Archive for the 'Heartaches' Category


Eight-year-old married his sweetheart - then died

Thursday, July 24th, 2008

Reece Fleming was diagnosed with leukemia when he was only four years old. When he was eight, the doctors gave him only weeks left to live. His family determined to pack as much life as possible in those few weeks. Here’s the story. Enjoy - then make sure you relish all the little joys in your own life.

Given only weeks to live, Reece Fleming proposed to his ’special friend’ Elleanor Purgslove at a laser tag party.

After she accepted, their parents arranged a make-believe wedding at Reece’s home in Mackworth, Derby. He died the next day with his family.

Reece’s mother Lorraine Fleming said he told her, “I can go now” after his wish had been granted.

The 28-year-old said: “”He was so proud of her, and we were proud of them both.”

Reece was diagnosed with leukaemia in July 2004, when he was aged just four.

He fought the disease for four years until May when doctors told him he had just weeks to live.

Ms Fleming, said she and his stepfather Mick Thompson had tried to help him achieve as much as possible before his death, including marrying his sweetheart.

“When we found out that we only had a few weeks with him we tried to do absolutely everything with him that we could.

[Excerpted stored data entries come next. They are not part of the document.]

**src/rtl/operator_pkg.sv**
```systemverilog
// Shared definitions for the operator controller and the display block:
// operator codes, FSM state encoding and the default operand width.
package operator_pkg;

    localparam int W_DEFAULT = 5;

    typedef logic [2:0] op_t;

    localparam op_t OP_ADD  = 3'd0;
    localparam op_t OP_SUB  = 3'd1;
    localparam op_t OP_AND  = 3'd2;
    localparam op_t OP_OR   = 3'd3;
    localparam op_t OP_MUL  = 3'd4;
    localparam op_t OP_LAST = 3'd4;

    typedef enum logic [1:0] {
        ST_IDLE = 2'd0,
        ST_CALC = 2'd1,
        ST_DONE = 2'd2
    } state_t;

    // Operator stepping wraps after the last code so choose never leaves 0..4.
    function automatic op_t next_op(input op_t op);
        return (op == OP_LAST) ? OP_ADD : op + 3'd1;
    endfunction

endpackage

```
**src/rtl/btn_debounce.sv**
```systemverilog
// Push-button conditioner: 2-FF synchronizer, stability counter and a
// one-cycle pulse on each accepted press (releases are accepted silently).
module btn_debounce #(
    parameter int DB_CYCLES = 1000000
) (
    input  logic clk,
    input  logic rst,
    input  logic btn_raw,
    output logic pulse
);

    localparam int CW = (DB_CYCLES > 1) ? $clog2(DB_CYCLES) : 1;
    localparam logic [CW-1:0] CNT_LAST = CW'(DB_CYCLES - 1);
    localparam logic [CW-1:0] CNT_ONE  = CW'(1);

    logic          sync1_q, sync1_d;
    logic          sync2_q, sync2_d;
    logic          level_q, level_d;
    logic          pulse_q, pulse_d;
    logic [CW-1:0] cnt_q, cnt_d;

    // Any cycle where the synced level agrees with the accepted one restarts the count.
    always_comb begin
        sync1_d = btn_raw;
        sync2_d = sync1_q;
        level_d = level_q;
        pulse_d = 1'b0;
        cnt_d   = '0;
        if (sync2_q != level_q) begin
            if (cnt_q == CNT_LAST) begin
                level_d = sync2_q;
                pulse_d = sync2_q;
            end else begin
                cnt_d = cnt_q + CNT_ONE;
            end
        end
    end

    always_ff @(posedge clk) begin
        if (rst) begin
            sync1_q <= 1'b0;
            sync2_q <= 1'b0;
            level_q <= 1'b0;
            pulse_q <= 1'b0;
            cnt_q   <= '0;
        end else begin
            sync1_q <= sync1_d;
            sync2_q <= sync2_d;
            level_q <= level_d;
            pulse_q <= pulse_d;
            cnt_q   <= cnt_d;
        end
    end

    assign pulse = pulse_q;

endmodule

```
**src/rtl/operator_ctrl.sv**
```systemverilog
// Control/datapath stage feeding the operator display: debounced operator
// stepping, operand latching and a single-cycle ALU plus shift-add multiplier.
module operator_ctrl
    import operator_pkg::*;
#(
    parameter int DB_CYCLES = 1000000,
    parameter int W         = W_DEFAULT
) (
    input  logic         clk,
    input  logic         rst,
    input  logic         btn_op,
    input  logic         btn_go,
    input  logic [W-1:0] sw_a,
    input  logic [W-1:0] sw_b,
    output logic [2:0]   choose,
    output logic         EN,
    output logic [W-1:0] f,
    output logic [W-1:0] result,
    output logic         busy
);

    localparam int CW = (W > 1) ? $clog2(W) : 1;
    localparam logic [CW-1:0] MUL_LAST = CW'(W - 1);
    localparam logic [CW-1:0] CNT_ONE  = CW'(1);

    logic op_p;
    logic go_p;

    btn_debounce #(.DB_CYCLES(DB_CYCLES)) u_db_op (
        .clk     (clk),
        .rst     (rst),
        .btn_raw (btn_op),
        .pulse   (op_p)
    );

    btn_debounce #(.DB_CYCLES(DB_CYCLES)) u_db_go (
        .clk     (clk),
        .rst     (rst),
        .btn_raw (btn_go),
        .pulse   (go_p)
    );

    state_t          state_q, state_d;
    op_t             choose_q, choose_d;
    logic            en_q, en_d;
    logic            busy_q, busy_d;
    logic [W-1:0]    a_s1_q, a_s1_d, a_s2_q, a_s2_d;
    logic [W-1:0]    b_s1_q, b_s1_d, b_s2_q, b_s2_d;
    logic [W-1:0]    opa_q, opa_d;
    logic [W-1:0]    opb_q, opb_d;
    logic [W-1:0]    acc_q, acc_d;
    logic [W-1:0]    result_q, result_d;
    logic [CW-1:0]   cnt_q, cnt_d;
    logic [W-1:0]    mul_sum;

    // The multiplier consumes opa/opb in place: opa shifts left, opb shifts right.
    always_comb begin
        a_s1_d   = sw_a;
        a_s2_d   = a_s1_q;
        b_s1_d   = sw_b;
        b_s2_d   = b_s1_q;
        state_d  = state_q;
        choose_d = choose_q;
        opa_d    = opa_q;
        opb_d    = opb_q;
        acc_d    = acc_q;
        cnt_d    = cnt_q;
        result_d = result_q;
        mul_sum  = acc_q + (opb_q[0] ? opa_q : '0);

        case (state_q)
            ST_IDLE, ST_DONE: begin
                if (go_p) begin
                    opa_d   = a_s2_q;
                    opb_d   = b_s2_q;
                    acc_d   = '0;
                    cnt_d   = '0;
                    state_d = ST_CALC;
                end else if (op_p) begin
                    choose_d = next_op(choose_q);
                    state_d  = ST_IDLE;
                end
            end
            ST_CALC: begin
                case (choose_q)
                    OP_ADD: begin
                        result_d = opa_q + opb_q;
                        state_d  = ST_DONE;
                    end
                    OP_SUB: begin
                        result_d = opa_q - opb_q;
                        state_d  = ST_DONE;
                    end
                    OP_AND: begin
                        result_d = opa_q & opb_q;
                        state_d  = ST_DONE;
                    end
                    OP_OR: begin
                        result_d = opa_q | opb_q;
                        state_d  = ST_DONE;
                    end
                    OP_MUL: begin
                        acc_d = mul_sum;
                        opa_d = opa_q << 1;
                        opb_d = opb_q >> 1;
                        cnt_d = cnt_q + CNT_ONE;
                        if (cnt_q == MUL_LAST) begin
                            result_d = mul_sum;
                            state_d  = ST_DONE;
                        end
                    end
                    default: state_d = ST_DONE;
                endcase
            end
            default: state_d = ST_IDLE;
        endcase

        en_d   = (state_d == ST_DONE);
        busy_d = (state_d == ST_CALC);
    end

    always_ff @(posedge clk) begin
        if (rst) begin
            state_q  <= ST_IDLE;
            choose_q <= OP_ADD;
            en_q     <= 1'b0;
            busy_q   <= 1'b0;
            a_s1_q   <= '0;
            a_s2_q   <= '0;
            b_s1_q   <= '0;
            b_s2_q   <= '0;
            opa_q    <= '0;
            opb_q    <= '0;
            acc_q    <= '0;
            cnt_q    <= '0;
            result_q <= '0;
        end else begin
            state_q  <= state_d;
            choose_q <= choose_d;
            en_q     <= en_d;
            busy_q   <= busy_d;
            a_s1_q   <= a_s1_d;
            a_s2_q   <= a_s2_d;
            b_s1_q   <= b_s1_d;
            b_s2_q   <= b_s2_d;
            opa_q    <= opa_d;
            opb_q    <= opb_d;
            acc_q    <= acc_d;
            cnt_q    <= cnt_d;
            result_q <= result_d;
        end
    end

    assign choose = choose_q;
    assign EN     = en_q;
    assign f      = a_s2_q;
    assign result = result_q;
    assign busy   = busy_q;

endmodule

```
$ cat config.mk
export PLATFORM = sky130hd
export DESIGN_NAME = word_subtract_sequencer
export DESIGN_NICKNAME = d
export VERILOG_FILES = /design/src/rtl/word_subtract_sequencer.sv
export SDC_FILE = /design/constraint.sdc
export NUM_CORES = 1
export LEC_CHECK = 0
export ABC_CLOCK_PERIOD_IN_PS = 3900
export BUFFER_PORTS_ARGS = -buffer_cell sky130_fd_sc_hd__buf_2
export CAP_MARGIN = 20
export CORE_AREA = 2 2 144 76
export DETAILED_ROUTE_END_ITERATION = 10
export DIE_AREA = 0 0 146 78
export HOLD_SLACK_MARGIN = 0.08
export PLACE_DENSITY = 0.93
export SLEW_MARGIN = 0
export SYNTH_ARGS = -nofsm -noshare
export SYNTH_HDL_FRONTEND = slang
export SYNTH_SLANG_ARGS = --single-unit
$ cat constraint.sdc
create_clock -name clk -period 3.9 [get_ports clk]
set_input_delay 0.585 -clock clk [delete_from_list [all_inputs] [get_ports clk]]
set_output_delay 0.585 -clock clk [all_outputs]
set_load 0.005 [all_outputs]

“Him and Ellie had been ’special friends’ for a couple of years but then they broke up.

“We said we’d have a pirate party, and Ellie came. She went to visit Reece a few times in hospital as well.

She added: “We also had a football and laser quest party, apparently that’s when he proposed to her.”

The pair went out to dinner in the mayor’s limousine and the families organised a ‘wedding’, complete with rings, a stand-in vicar and a certificate.

The ceremony was carried out on July 4 and the following day Reece died at home with his family and a Macmillan nurse.

At his funeral, mourners followed a horse-drawn hearse on foot.

Ms Fleming added: “Even on the Saturday that he died, he got out of bed and walked to the sofa.

“He always tried walking, right to the end, so we thought if he walked for us then we would walk for him.”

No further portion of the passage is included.